(WHAT THE TASK ASKS): Every line that contains "used" must be located and copied from the data.

(Beginning of DATASET RECORDS)

**config.mk**
```make
export PLATFORM = sky130hd
export DESIGN_NAME = jsr_rsp_fifo
export DESIGN_NICKNAME = d
export VERILOG_FILES = /design/src/rtl/core/jsr_pkg.sv /design/src/rtl/core/jsr_rsp_fifo.sv
export SDC_FILE = /design/constraint.sdc
export NUM_CORES = 1
export LEC_CHECK = 0
export BUFFER_PORTS_ARGS = -buffer_cell sky130_fd_sc_hd__buf_2
export CAP_MARGIN = 20
export CORE_ASPECT_RATIO = 1.2
export CORE_UTILIZATION = 61
export CTS_CLUSTER_SIZE = 10
export DETAILED_ROUTE_END_ITERATION = 7
export PLACE_DENSITY = 0.88
export SLEW_MARGIN = 10
export SYNTH_ARGS = -nofsm -noshare
export SYNTH_HDL_FRONTEND = slang
export SYNTH_SLANG_ARGS = --single-unit
```
**constraint.sdc**
```tcl
create_clock -name clock -period 8.4 [get_ports clock]
set_input_delay 0.42 -clock clock [delete_from_list [all_inputs] [get_ports clock]]
set_output_delay 0.42 -clock clock [all_outputs]
set_load 0.02 [all_outputs]
```
**src/rtl/core/jsr_pkg.sv**
```systemverilog
package jsr_pkg;

   // grid geometry and sample format
   localparam int MAX_WIDTH   = 1024;
   localparam int ADDR_W      = $clog2(MAX_WIDTH);
   localparam int SAMPLE_BITS = 24;
   localparam int SUM_W       = SAMPLE_BITS + 2;
   localparam int DIFF_W      = SAMPLE_BITS + 1;
   localparam int SQ_W        = 2 * SAMPLE_BITS + 1;

   // register and field widths
   localparam int GW_W       = 11;
   localparam int GH_W       = 16;
   localparam int ROW_W      = 16;
   localparam int COL_W      = ADDR_W;
   localparam int RES_W      = 63;
   localparam int CSR_IDX_W  = 2;
   localparam int CSR_DATA_W = 16;

   // register reset values and minimum grid size
   localparam logic [GW_W-1:0] GW_RESET = GW_W'(1024);
   localparam logic [GH_W-1:0] GH_RESET = GH_W'(1024);
   localparam logic [GW_W-1:0] GW_MIN   = GW_W'(3);
   localparam logic [GH_W-1:0] GH_MIN   = GH_W'(3);

   // register indexes
   localparam logic [CSR_IDX_W-1:0] CSR_GRID_WIDTH      = CSR_IDX_W'(0);
   localparam logic [CSR_IDX_W-1:0] CSR_GRID_HEIGHT     = CSR_IDX_W'(1);
   localparam logic [CSR_IDX_W-1:0] CSR_RESIDUAL_ENABLE = CSR_IDX_W'(2);

   // response buffer
   localparam int RSP_DEPTH = 4;
   localparam int RSP_PTR_W = $clog2(RSP_DEPTH);
   localparam int RSP_CNT_W = RSP_PTR_W + 1;

   typedef struct packed {
      logic signed [SAMPLE_BITS-1:0] new_value;
      logic [ROW_W-1:0]              out_row;
      logic [COL_W-1:0]              out_col;
      logic [RES_W-1:0]              residual;
      logic                          grid_last;
   } rsp_word_type;

endpackage

```
**src/rtl/core/jsr_rsp_fifo.sv**
```systemverilog
module jsr_rsp_fifo (
   input  logic                              clock,
   input  logic                              reset,
   input  logic                              push,
   input  jsr_pkg::rsp_word_type             push_word,
   input  logic                              pop,
   output logic                              out_valid,
   output jsr_pkg::rsp_word_type             out_word,
   output logic [jsr_pkg::RSP_CNT_W-1:0]     count
);

   jsr_pkg::rsp_word_type                 slot_ff [jsr_pkg::RSP_DEPTH];
   logic [jsr_pkg::RSP_PTR_W-1:0]         wr_ptr_ff;
   logic [jsr_pkg::RSP_PTR_W-1:0]         rd_ptr_ff;
   logic [jsr_pkg::RSP_CNT_W-1:0]         count_ff;
   logic                                  do_pop;

   assign out_valid = (count_ff != '0);
   assign out_word  = slot_ff[rd_ptr_ff];
   assign count     = count_ff;
   assign do_pop    = pop && out_valid;

   always_ff @(posedge clock) begin
      if (push) begin
         slot_ff[wr_ptr_ff] <= push_word;
      end
   end

   always_ff @(posedge clock) begin
      if (reset) begin
         wr_ptr_ff <= '0;
         rd_ptr_ff <= '0;
         count_ff  <= '0;
      end else begin
         if (push) begin
            wr_ptr_ff <= wr_ptr_ff + 1'b1;
         end
         if (do_pop) begin
            rd_ptr_ff <= rd_ptr_ff + 1'b1;
         end
         if (push && !do_pop) begin
            count_ff <= count_ff + 1'b1;
         end else if (!push && do_pop) begin
            count_ff <= count_ff - 1'b1;
         end
      end
   end

endmodule

```
Word-level counts from Yosys, hierarchy flattened
Memory sizes are Yosys's and may differ from the RTL's. A register that Yosys moved wholly into a read port is not among the register bits.
Index checks and enable logic that the tools add are counted.
{"block": "word_totals", "register_bits": 7, "ramBits": 456, "out_inout_bits": 118, "memories": 1}
{"name": "slot_ff", "depth": 4, "word_bits": 114, "read_ports": 1, "rd_clocked_by_memory_dff": 1, "write_ports": 1, "line": "jsr_rsp_fifo.sv:12", "rtl": "jsr_pkg::rsp_word_type slot_ff [jsr_pkg::RSP_DEPTH];"}
{"block": "op_classes", "add_sub_neg": 4, "muxes": 6, "n_reduce_logical": 7}
{"cell": "3-bit two-way mux", "n": 2}
{"cell": "2-bit by 1-bit adder with 2-bit output, second input constant", "n": 2}
{"cell": "2-bit two-way mux", "n": 2}
{"cell": "3-bit by 1-bit adder with 3-bit output, second input constant", "n": 1}
{"cell": "1-bit logical AND", "n": 3}
{"cell": "3-bit nonzero test", "n": 1}
{"cell": "3-bit by 1-bit subtractor with 3-bit output, second input constant", "n": 1}
{"cell": "1-bit zero test", "n": 2}
{"cell": "1-bit two-way mux", "n": 2}
{"cell": "2-bit nonzero test", "n": 1}

Logic depth before layout (Yosys ltp)
Gate-level depths: netlist of the first run.
{"block": "depth", "depth_word": 5, "ltp_mapped": 7, "mapped_depth_nobuf": 7}

Least setup slack after synthesis of the first run
OpenSTA, ideal clock, no wires.
{"block": "synth_timing", "path_type": "reg2reg", "startpoint": "register wr_ptr_ff[0] (netlist name)", "endpoint": "memory slot_ff[0][0] (netlist name), enable pin", "t_arrival_ns": 3.167, "required_ns": 7.914, "setup_slack_ns": 4.747, "stages_incl_launch_ff": 4, "n_path_buf": 0, "path_cell_list": "dfxtp_1 inv_1 ha_1 and2_1"}
{"item": "start, declared", "line": "jsr_rsp_fifo.sv:13", "rtl": "logic [jsr_pkg::RSP_PTR_W-1:0] wr_ptr_ff;"}
{"item": "start signal, assigned", "line": "jsr_rsp_fifo.sv:36", "rtl": "wr_ptr_ff <= wr_ptr_ff + 1'b1;"}
{"item": "end, declared", "line": "jsr_rsp_fifo.sv:12"}
No word-level cell before the write port.

==> summary.md, run 1 <==
| Metric | Value |
|---|---|
| Primary FF master, synth | edfxtp_1 |
| Synthesized instance count | 639 |
| Largest net degree at the start of global routing | 73 |
| Placed insts | 1194 |
| Cell area power density | 305 nW/um^2 |
| Share of the synthesized area in the top cell type | 81.0% |
| Nets | 1034 |
| H-tree lvl count | 2 |
| Ys async rst share | 0% |
| Cell taking the most area after synthesis | edfxtp_1 |
| Number of setup violations in the final report | 0 |
| Max Clock Skew | ~0.016 ns |
| Total detailed-routing wirelength | 33000 um |
| Result of the run | finished clean |
| Share of the clock period used by the worst path | between 40% and 50% |
| I/O Buffers | 235 |
| Final Hold Viols | 0 |
| Worst slew pin tran | 1.10 ns |
| Overall die height | ~180 um |
| Setup TNS | 0 ns |
| Final critical-path required period | 3.41 ns |
| Ranking of synthesized cells by area | edfxtp_1 81%, mux4_2 15%, dfxtp_1 1.1% |
| Wire length of the first global-routing pass | 48400 um |
| Peak VDD IR | between 200 and 300 uV |
| Static Leak | 6.67 nW |
| Root buffer selected by CTS | clkbuf_16 |
| Total Die Area | 28400 um^2 |
| TritonCTS buffer count | 52 |
| Worst-case headroom to the max-slew limit | 26.4% |
| Global routing met3 resource utilization | 6.09% |
| Path category of the worst min-delay check | in -> reg |
| Post-CTS sizing | 0 |
| Launch instance of the worst min-delay path | push_word[108] |
| Detailed placement HPWL | 18300 um |
| Kind of end point of the critical path | primary output |
| Layer with the highest usage after global routing | met2 |
| Effective utilization at floorplan | 62.2% |
| Unrepaired setup endpoints after global routing | no |
| Congestion Overflow GR | 0 |
| Highest Clock Rate | 294 MHz |
| Sequential share of the synthesized area | 82.1% |
| # hold bufs at CTS | 0 |
| Count of flip-flops with a built-in enable after synthesis | 456 |
| Latest clock arrival within the worst-skew pair | 0.56 ns |
| Non-filler instance count after layout | between 1000 and 1500 |
| Worst Path Max Fanout | 64 |
| Drt first-iter violations | 635 |
| Reg2reg start | wr_ptr_ff[0] |
| Drt drc | 0 |
| CTS clock-pin slew for the worst setup and hold paths | ~0.060 ns |
| Pins Over Slew Limit | 0 |
| Worst flop-to-flop path endpoint | slot_ff[0][51] |
| Global routing usage on met1 | 29.6% |
| MaxCap Viol Count | 0 |
| Average cell area after synthesis | 26.4 um^2 |
| Vias after detailed routing | 7788 |
| R2R cell count | 4 |
| Req. time, crit path | ~8.0 ns |
| Fill cell count | 1459 |
| Aggregate global-route resource usage | a little under a quarter |
| Final weighted congestion of routability-driven global placement | 0.696 |
| Die width | 154 um |
| TritonCTS clock tree | built |
| Antenna violations before repair | 3 |
| Final antenna-violating net count | 0 |
| Flop-to-flop setup slack | 5.84 ns |
| Sink Count | 465 |
| Core Region | 27200 um^2 |
| Via count of the first global-routing pass | 8247 |
| Count of synthesis-stage warnings from yosys | 0 |
| Number of synthesized register bits | 465 |
| Syn nets | between 700 and 800 |
| Classification of the worst setup path | reg -> out |
| Fraction of final layout cells with drive strength greater than 1 | between 40% and 50% |
| Bufs on Longest Clock Path | 3 |
| Total I/O pin count | 236 |
| Worst setup path end | out_word[41] |
| Data arrival time of the critical path | 2.99 ns |
| Average routed wire per standard cell | 25.8 um |
| Yosys cell types | 21 |
| Met2 usage | 40.8% |
| Post-CTS Setup Repair Bufs | 0 |
| Standard-cell rows | 66 |
| Routed vias/inst | around 6.1 |
| First-pass DRT Iterations | 5 |
| Post-synthesis instance area | 16900 um^2 |
| Signed area change from the synthesized netlist to the final layout | 17.6% |
| CP Launch Type | flop |
-- per-layer routing --
layer	up-vias	wire, um
li1	3301	-
met1	4054	12200
met2	356	17300
met3	75	2530
met4	2	970
met5	-	13
-- where the power goes --
part	leakage, nW	switching (W)	internal [W]	total [W]
clock network	0.694	0.000812	0.00115	0.00196
logic	1.72	0.000753	0.000590	0.00134
registers	4.26	0.0000838	0.00268	0.00276
-- worst min path at each step --
stage                     slack [ns]              end  cells past startpoint
after floorplan                 0.48             flop                      2
after global placement          0.50             flop                      2
after detailed placement        0.52     rd_ptr_ff[0]                      2
after CTS                       0.04  slot_ff[2][108]                      1
after global routing            0.05    slot_ff[0][0]                      1
final                           0.08  slot_ff[2][108]                      1
-- layout by cell type (no fill, tap or decap), types with 2 or more instances in the layout --
master	n
and2_4	4
buf_16	2
buf_2	235
buf_4	7
clkbuf_1	24
clkbuf_16	53
dfxtp_1	7
dfxtp_4	2
diode_2	4
edfxtp_1	456
ha_1	5
inv_1	3
inv_6	2
mux2i_1	2
mux4_2	114
nor2_1	7
or3_1	2
xor2_1	4
-- flip-flops by register name, summed over array words and instances (netlist names), named ones only --
| signal | cells |
|---|---|
| count | 3 |
| rd_ptr_ff | 2 |
| slot_ff | 456 |
| wr_ptr_ff | 2 |
-- worst max-delay path, cell delays in order, from the launching register on --
cell and delay, ns:
dfxtp_4 0.94, buf_4 0.74, mux4_2 0.45, buf_2 0.18
-- cells in the mapped netlist (3+ instances only) --
cell      count
xor2_1        4
buf_8         6
inv_1         3
buf_2        13
edfxtp_1    456
nor2_1        7
dfxtp_1       9
mux4_2      114
clkbuf_1      6
ha_1          5
and2_1        4
-- layout make-up --
cell class / instances / area, um^2 / share of cell area [%]
sequential: 465 / 13900 / 69.9
tap: 340 / 425 / 2.14
multi-input combinational: 144 / 2810 / 14.2
clock buffer: 77 / 1420 / 7.13
clock inverter: 3 / 22.5 / 0.113
inverter: 3 / 11.3 / 0.0567
timing repair buffer: 244 / 1280 / 6.46
antenna: 4 / 10.0 / 0.0504
-- stage by stage --
| stage | area [um^2] | utilization (%) | total power (W) | setup WS [ns] | hold slack [ns] |
|---|---|---|---|---|---|
| 6_report | 19900 | 73.1 | 0.00607 | 4.99 | 0.0750 |
| 5_1_grt | 19900 | 73.1 | 0.00627 | 4.93 | 0.0469 |
| 4_1_cts | 19800 | 72.9 | 0.00611 | 4.94 | 0.0431 |
| 3_5_place_dp | 18400 | 67.6 | 0.00415 | 5.56 | 0.520 |
| 3_3_place_gp | 18400 | 67.6 | 0.00412 | 5.56 | 0.502 |
| 2_1_floorplan | 16900 | - | 0.00379 | 4.75 | 0.485 |
-- kinds of logic after synthesis --
logic type                 share of synthesized area (%)
adders and majority gates                          0.489
AOI/OAI and AO/OA                                  0.155
DFF                                                 82.1
and+or+nand+nor                                    0.378
muxes                                               15.3
buffers and inverters                               1.30
xor gates and xnor gates                           0.259
Note: power is estimated with default switching activity, not from simulation.
==> run 2, diff against run 1 <==
Settings changed: CORE_UTILIZATION 61 to 57, PLACE_DENSITY 0.88 to 0.83.
Clock period 8.4 ns to 3.3 ns, I/O delays scaled along.
==> run 2 against run 1 <==
Sequential cell count is the same. Global-route usage fell by 1.2 points. Total power grew to 2.6 times the previous value. Setup slack got worse by 4.1 ns. Sequential share of layout area decreased by 4.1 points. Non-clock buffer count is 120 higher. Combinational power increased to 2.7 times the previous value. Critical endpoint is now out_word[87]. Highest routed layer is now met4.
==> summary.md, run 2 (synthesis results as in run 1) <==
| Metric | Value |
|---|---|
| Result of the run | finished clean |
| Final weighted congestion of routability-driven global placement | 0.690 (-0.78%) |
| Total Die Area | 30300 um^2 (+6.9%) |
| Flip-flop and latch area | 13900 um^2 (unchanged) |
| Classification of the worst setup path | reg -> out |
| Post-CTS Setup Repair Bufs | 0 (unchanged) |
| Worst Path Max Fanout | 68 (+6.3%) |
| Average routed wire per standard cell | 23.4 um (-9.4%) |
| Req. time, crit path | 3.13 ns (-4.85 ns) |
| Drt drc | 0 (unchanged) |
| Flop-to-flop setup slack | 1.01 ns (-4.83 ns) |
| H-tree lvl count | 2 (unchanged) |
| Highest Clock Rate | 422 MHz |
| Total detailed-routing wirelength | 33400 um (+1.2%) |
| Aggregate global-route resource usage | 22.6% (-1.2 points) |
| Most frequent standard cell in the layout excluding fill and tap cells | edfxtp_1 |
| Bufs on Longest Clock Path | 3 (unchanged) |
| Vias after detailed routing | 8091 (+3.9%) |
| Antenna violations before repair | 1 (-2) |
| Final Hold Viols | 0 (unchanged) |
| Detailed placement HPWL | 17500 um (-4.1%) |
| Signed area change from the synthesized netlist to the final layout | 25.0% |
| Combinational Power Share | 23.7% (+1.6 points) |
| Cell area reported after detailed placement | 18600 um^2 (+1.1%) |
| R2R cell count | 7 (+3) |
| Worst-case headroom to the max-slew limit | 48.4% (+22 points) |
| Max Clock Skew | 0.0159 ns (-0.000386 ns) |
| Largest net degree at the start of global routing | 115 (+58%) |
| Data arrival time of the critical path | 2.20 ns (-0.79 ns) |
| Peak VDD IR | 576 uV (+93%) |
| Via count of the first global-routing pass | 8982 (+8.9%) |
| CP Launch Type | flop |
| Worst Setup Slack, final | 0.931 ns (-4.06 ns) |
| Switching share of power | 27.1% (-0.089 points) |
| Wire length of the first global-routing pass | 50600 um (+4.5%) |
| Most used cells in the layout excluding fill and tap cells | 456 x edfxtp_1, 235 x buf_2, 117 x dlygate4sd3_1 |
| Switching power summed over all nets | 0.00419 W (+150%) |
| Number of setup violations in the final report | 0 (unchanged) |
| Reg2reg start | count[0] |
| First-pass DRT Iterations | 5 (unchanged) |
| Worst setup slack after placement | 1.22 ns (-4.34 ns) |
| TritonCTS clock tree | built |
| Die width | 159 um (+3.4%) |
| Share of the clock period used by the worst path | 71.8% |
| Setup TNS | 0 ns (unchanged) |
| Standard-cell rows | 68 (+3.0%) |
| Final antenna-violating net count | 0 (unchanged) |
| Area taken by multi-input logic gates | 2810 um^2 (unchanged) |
| Root buffer selected by CTS | clkbuf_16 |
| Cell area power density | 733 nW/um^2 (+140%) |
| Cell-internal power | 0.0113 W (+160%) |
| I/O Buffers | 235 (unchanged) |
| Worst flop-to-flop path endpoint | count[2] |
| Worst Hold Slack | 0.0962 ns (+0.0212 ns) |
| Pins Over Slew Limit | 0 (unchanged) |
| Sequential share of power | 44.7% (-0.9 points) |
| Final critical-path required period | 2.37 ns |
| MaxCap Viol Count | 0 (unchanged) |
| Overall die height | 191 um (+3.4%) |
| Worst hold stages | 4 (+3) |
| Worst slew pin tran | 0.774 ns (-0.331 ns) |
| Unrepaired setup endpoints after global routing | no |
| Total non-filler cell area in the finished layout | 21100 um^2 (+6.3%) |
| Sink Count | 465 (unchanged) |
| Final core utilization | 73.0% (-0.11 points) |
| Latest clock arrival within the worst-skew pair | 0.54 ns (-0.02 ns) |
| Kind of end point of the critical path | primary output |
| Launch instance of the worst min-delay path | pop |
| Max reg flops | 456 (unchanged) |
| Proportion of power drawn by the clock network | 31.6% (-0.7 points) |
| CTS clock-pin slew for the worst setup and hold paths | 0.06 ns (about the same) |
| Routed vias/inst | 5.66 (-6.9%) |
| Path category of the worst min-delay check | in -> reg |
| Total I/O pin count | 236 (unchanged) |
| TritonCTS buffer count | 52 (unchanged) |
| Congestion Overflow GR | 0 (unchanged) |
| Core Region | 28900 um^2 (+6.5%) |
| Nets | 1154 (+12%) |
| Static Leak | 7.18 nW (+7.6%) |
| Drt first-iter violations | 533 (-16%) |
| Register containing the most flip-flops in the final layout | slot_ff |
| Fraction of final layout cells with drive strength greater than 1 | 40.6% (-4.3 points) |
| Fill cell count | 1629 (+12%) |
| Effective utilization at floorplan | 58.4% (-3.8 points) |
-- run 2: area by class of cell --
type	count	area share, %
Multi-Input combinational cell	144	13.3
Clock buffer	64	6.48
Timing Repair Buffer	364	12.0
Sequential cell	465	65.7
Tap cell	385	2.28
Inverter	3	0.0533
Antenna cell	1	0.0118
Clock inverter	3	0.107
-- run 2: metrics by stage --
stage / total power [W] / cells
floorplan: 0.00963 / 639
global placement: 0.0105 / 1244
detailed placement: 0.0106 / 1244
CTS: 0.0156 / 1428
global route: 0.0160 / 1428
finish: 0.0155 / 1429
-- run 2: what timing repair did --
item | in CTS | in global routing
hold buffers | 117 | 0
gates resized for setup | 0 | 0
endpoints found under the hold margin | 465 | 0
-- run 2: worst max-delay path by stage --
stage / to / slack, ns
floorplan: slot_ff[2][0] / 0.91
global placement: count[2] / 1.27
detailed placement: count[2] / 1.22
CTS: out_word[39] / 0.86
global route: out_word[87] / 0.79
finish: out_word[87] / 0.93
-- run 2: worst max-delay path: stages, from the launching register on --
cell and delay [ns]:
dfxtp_4 0.37, buf_12 0.45, mux4_2 0.62, buf_2 0.18
-- run 2: layer usage --
layer	vias to the layer above	share of wire [%]	routed length (um)	GRT usage, %
met3	55	6.0	2000	4.70
met2	310	53	17700	40.2
met1	4205	39	12900	27.7
met4	0	2.4	809	7.84
met5	-	0	0	0
li1	3521	-	-	-
-- run 2: power groups by stage --
stage	Combinational, W	Sequential (W)	Clock (W)
after floorplan	0.00262	0.00701	0
after global placement	0.00354	0.00700	0
after detailed placement	0.00357	0.00703	0
after CTS	0.00371	0.00692	0.00494
after global routing	0.00390	0.00694	0.00519
final	0.00367	0.00693	0.00488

(End of DATASET RECORDS)

(THE ANSWER):
| Share of the clock period used by the worst path | between 40% and 50% |
| Most used cells in the layout excluding fill and tap cells | 456 x edfxtp_1, 235 x buf_2, 117 x dlygate4sd3_1 |
| Share of the clock period used by the worst path | 71.8% |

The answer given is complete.